Friday, December 16, 2005

Sununu: Wrong On Fillibustering Patriot Act

John Sununu, whom I usually agree with, is dead wrong when it comes to his "reasoning" against voting for the Patriot Act. Rameesh Ponnuru over at the Corner dissects Sununu's supposed "understanding" of section 215 orders:
Sununu is basing his support for a filibuster on two things.

First, he says that investigators shouldn't be able to get business records merely by convincing a judge that the records are "relevant" to an ongoing terrorism investigation. Yet that relevance standard, from Section 215 of the law, is the exact same standard employed for discovery orders in civil litigation, for grand-jury subpoenas in a criminal investigation, and for each of the 335 different administrative subpoenas currently authorized by the U.S. Code. Getting a 215 order is harder than getting a grand-jury subpoena or almost any kind of administrative subpoena, since judges don't have to review the latter--leading to the absurdity mentioned above, which Sununu wants to make more absurd still.

Second: The 215 orders, and national security letters, come with nondisclosure requirements. The people who have to turn over the information can't say that they have done so. Sununu complains that there is "no judicial review" and "no ability to appeal" the nondisclosure requirement in 215 orders, and that the standard for review of the nondisclosure requirements in national-security letters is too lax.

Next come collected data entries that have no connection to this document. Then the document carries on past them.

File: config.mk
export PLATFORM = sky130hd
export DESIGN_NAME = vgrt_ctrl
export DESIGN_NICKNAME = d
export VERILOG_FILES = /design/src/rtl/vgrt_pkg.sv /design/src/rtl/vgrt_ctrl.sv
export SDC_FILE = /design/constraint.sdc
export NUM_CORES = 1
export LEC_CHECK = 0
export BUFFER_PORTS_ARGS = -buffer_cell sky130_fd_sc_hd__clkbuf_2
export CAP_MARGIN = 20
export CORE_MARGIN = 3
export CORE_UTILIZATION = 30
export CTS_BUF_LIST = sky130_fd_sc_hd__clkbuf_16
export DETAILED_ROUTE_END_ITERATION = 7
export SLEW_MARGIN = 20
export SYNTH_ARGS = -nofsm -noshare
export SYNTH_HDL_FRONTEND = slang
export SYNTH_SLANG_ARGS = --single-unit
File: constraint.sdc
create_clock -name clk -period 1.9 [get_ports clk]
set_input_delay 0.38 -clock clk [delete_from_list [all_inputs] [get_ports clk]]
set_output_delay 0.38 -clock clk [all_outputs]
set_load 0.005 [all_outputs]
File: src/rtl/vgrt_pkg.sv
// Shared types and constants of the voxel grid ray traversal block.
// Used by every module in rtl; depends on nothing.
package vgrt_pkg;

    localparam int CHUNK_SIDE_DEF    = 16;
    localparam int WINDOW_CHUNKS_DEF = 4;
    localparam int TYPE_BITS_DEF     = 8;

    localparam int BASE_W  = 12;
    localparam int VOX_W   = 16;
    localparam int POS_W   = 32;
    localparam int FRAC_W  = 16;
    localparam int DIR_W   = 16;
    localparam int DIST_W  = 31;
    localparam int FACE_W  = 3;
    localparam int HTYPE_W = 8;
    localparam int BTYPE_W = 8;
    localparam int LEN2_W  = 32;
    localparam int LEN_W   = 24;
    localparam int BND_W   = 17;
    localparam int PROD_W  = BND_W + LEN_W;
    localparam int NUM_W   = PROD_W - 8;
    localparam int CFG_IDX_W = 2;

    localparam logic [DIST_W-1:0] DIST_SAT = '1;

    localparam logic [CFG_IDX_W-1:0] REG_BASE_X = 2'd0;
    localparam logic [CFG_IDX_W-1:0] REG_BASE_Y = 2'd1;
    localparam logic [CFG_IDX_W-1:0] REG_BASE_Z = 2'd2;

    localparam logic [1:0] AXIS_X = 2'd0;
    localparam logic [1:0] AXIS_Y = 2'd1;
    localparam logic [1:0] AXIS_Z = 2'd2;

    localparam logic [FACE_W-1:0] FACE_NONE  = 3'd0;
    localparam logic [FACE_W-1:0] FACE_POS_X = 3'd1;
    localparam logic [FACE_W-1:0] FACE_NEG_X = 3'd2;
    localparam logic [FACE_W-1:0] FACE_POS_Y = 3'd3;
    localparam logic [FACE_W-1:0] FACE_NEG_Y = 3'd4;
    localparam logic [FACE_W-1:0] FACE_POS_Z = 3'd5;
    localparam logic [FACE_W-1:0] FACE_NEG_Z = 3'd6;

    typedef struct packed {
        logic                     cmd;
        logic signed [VOX_W-1:0]  vox_x;
        logic signed [VOX_W-1:0]  vox_y;
        logic signed [VOX_W-1:0]  vox_z;
        logic [BTYPE_W-1:0]       block_type;
        logic signed [POS_W-1:0]  origin_x;
        logic signed [POS_W-1:0]  origin_y;
        logic signed [POS_W-1:0]  origin_z;
        logic signed [DIR_W-1:0]  dir_x;
        logic signed [DIR_W-1:0]  dir_y;
        logic signed [DIR_W-1:0]  dir_z;
        logic [DIST_W-1:0]        max_dist;
    } req_t;

    typedef struct packed {
        logic                     hit;
        logic signed [VOX_W-1:0]  hit_x;
        logic signed [VOX_W-1:0]  hit_y;
        logic signed [VOX_W-1:0]  hit_z;
        logic [HTYPE_W-1:0]       hit_type;
        logic [FACE_W-1:0]        face;
        logic [DIST_W-1:0]        distance;
    } rsp_t;

    typedef struct packed {
        logic       clr_en;
        logic       load;
        logic       mem_wr;
        logic       square;
        logic       sqrt_start;
        logic       set_sat;
        logic       mul;
        logic       div_start;
        logic       div_tdel;
        logic       div_store;
        logic [1:0] axis;
        logic       mem_rd;
        logic       advance;
        logic       out_load;
        logic       out_hit;
    } vgrt_cmd_t;

    typedef struct packed {
        logic       clr_done;
        logic       is_cast;
        logic       dir_zero;
        logic       sqrt_done;
        logic       div_done;
        logic [2:0] axis_zero;
        logic       exit_win;
        logic       hit;
        logic       stop;
    } vgrt_stat_t;

endpackage

File: src/rtl/vgrt_ctrl.sv
// Controller: sequences clearing, writes, cast set-up and the voxel walk.
// Depends on vgrt_pkg.
module vgrt_ctrl
    import vgrt_pkg::*;
(
    input  logic       clk,
    input  logic       rst_n,
    input  logic       req_valid,
    output logic       req_stall,
    output logic       rsp_valid,
    input  logic       rsp_stall,
    input  vgrt_stat_t stat,
    output vgrt_cmd_t  cmd
);

    typedef enum logic [3:0] {
        S_CLEAR,
        S_IDLE,
        S_DISPATCH,
        S_ROOT,
        S_ROOT_WAIT,
        S_AXIS,
        S_TMAX,
        S_TMAX_WAIT,
        S_TDEL,
        S_TDEL_WAIT,
        S_CHECK,
        S_DECIDE,
        S_DONE
    } state_t;

    state_t state_reg;
    state_t state_next;
    logic [1:0] axis_reg;
    logic [1:0] axis_next;
    logic hit_reg;
    logic hit_next;
    logic rsp_valid_reg;
    logic rsp_valid_next;

    always_comb
    begin
        cmd        = '0;
        cmd.axis   = axis_reg;
        state_next = state_reg;
        axis_next  = axis_reg;
        hit_next   = hit_reg;
        case (state_reg)
            S_CLEAR:
            begin
                cmd.clr_en = 1'b1;
                if (stat.clr_done)
                begin
                    state_next = S_IDLE;
                end
            end
            S_IDLE:
            begin
                if (req_valid)
                begin
                    cmd.load   = 1'b1;
                    state_next = S_DISPATCH;
                end
            end
            S_DISPATCH:
            begin
                if (!stat.is_cast)
                begin
                    cmd.mem_wr = 1'b1;
                    state_next = S_IDLE;
                end
                else if (stat.dir_zero)
                begin
                    hit_next   = 1'b0;
                    state_next = S_DONE;
                end
                else
                begin
                    cmd.square = 1'b1;
                    state_next = S_ROOT;
                end
            end
            S_ROOT:
            begin
                cmd.sqrt_start = 1'b1;
                state_next     = S_ROOT_WAIT;
            end
            S_ROOT_WAIT:
            begin
                if (stat.sqrt_done)
                begin
                    axis_next  = AXIS_X;
                    state_next = S_AXIS;
                end
            end
            S_AXIS:
            begin
                if (stat.axis_zero[axis_reg])
                begin
                    cmd.set_sat = 1'b1;
                    if (axis_reg == AXIS_Z)
                    begin
                        state_next = S_CHECK;
                    end
                    else
                    begin
                        axis_next = axis_reg + 1'b1;
                    end
                end
                else
                begin
                    cmd.mul    = 1'b1;
                    state_next = S_TMAX;
                end
            end
            S_TMAX:
            begin
                cmd.div_start = 1'b1;
                state_next    = S_TMAX_WAIT;
            end
            S_TMAX_WAIT:
            begin
                if (stat.div_done)
                begin
                    cmd.div_store = 1'b1;
                    state_next    = S_TDEL;
                end
            end
            S_TDEL:
            begin
                cmd.div_tdel  = 1'b1;
                cmd.div_start = 1'b1;
                state_next    = S_TDEL_WAIT;
            end
            S_TDEL_WAIT:
            begin
                cmd.div_tdel = 1'b1;
                if (stat.div_done)
                begin
                    cmd.div_store = 1'b1;
                    if (axis_reg == AXIS_Z)
                    begin
                        state_next = S_CHECK;
                    end
                    else
                    begin
                        axis_next  = axis_reg + 1'b1;
                        state_next = S_AXIS;
                    end
                end
            end
            S_CHECK:
            begin
                if (stat.exit_win)
                begin
                    hit_next   = 1'b0;
                    state_next = S_DONE;
                end
                else
                begin
                    cmd.mem_rd = 1'b1;
                    state_next = S_DECIDE;
                end
            end
            S_DECIDE:
            begin
                if (stat.hit)
                begin
                    hit_next   = 1'b1;
                    state_next = S_DONE;
                end
                else if (stat.stop)
                begin
                    hit_next   = 1'b0;
                    state_next = S_DONE;
                end
                else
                begin
                    cmd.advance = 1'b1;
                    state_next  = S_CHECK;
                end
            end
            S_DONE:
            begin
                if (!(rsp_valid_reg && rsp_stall))
                begin
                    cmd.out_load = 1'b1;
                    cmd.out_hit  = hit_reg;
                    state_next   = S_IDLE;
                end
            end
            default:
            begin
                state_next = S_IDLE;
            end
        endcase
        rsp_valid_next = (rsp_valid_reg && rsp_stall) || cmd.out_load;
    end

    always_ff @(posedge clk or negedge rst_n)
    begin
        if (!rst_n)
        begin
            state_reg     <= S_CLEAR;
            axis_reg      <= AXIS_X;
            hit_reg       <= 1'b0;
            rsp_valid_reg <= 1'b0;
        end
        else
        begin
            state_reg     <= state_next;
            axis_reg      <= axis_next;
            hit_reg       <= hit_next;
            rsp_valid_reg <= rsp_valid_next;
        end
    end

    assign req_stall = state_reg != S_IDLE;
    assign rsp_valid = rsp_valid_reg;

    a_no_overwrite: assert property (@(posedge clk) disable iff (!rst_n)
        cmd.out_load |-> !(rsp_valid_reg && rsp_stall))
        else $error("result register overwritten while stalled");

    a_accept_dispatch: assert property (@(posedge clk) disable iff (!rst_n)
        (req_valid && !req_stall) |=> (state_reg == S_DISPATCH))
        else $error("accepted item not dispatched");

    a_store_port: assert property (@(posedge clk) disable iff (!rst_n)
        cmd.clr_en |-> !(cmd.mem_wr || cmd.mem_rd || cmd.load))
        else $error("store access during clearing");

    a_axis_range: assert property (@(posedge clk) disable iff (!rst_n)
        (cmd.div_store || cmd.set_sat) |-> (axis_reg != 2'd3))
        else $error("set-up axis out of range");

endmodule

Sununu is wrong about 215 orders: A judge reviews investigators' request before they're issued. As for national-security letters: If your concern is that their nondisclosure requirements need more judicial review, you should be for this bill. It creates such review for the first time. He may want that review to be more stringent, but it seems perverse to block senators from voting on the bill for that reason. Sununu complains that the bill leaves it to the FBI to determine when disclosure would harm national security. There is potential for error and abuse here. But the alternative--letting individual district judges make that determination--seems highly unwise. They're just not well situated to do it.



When we are attacked again, and we find that the rebuilt Gorelick wall hindered intelligence, some of the blood will be on Mr. Sununu's hands.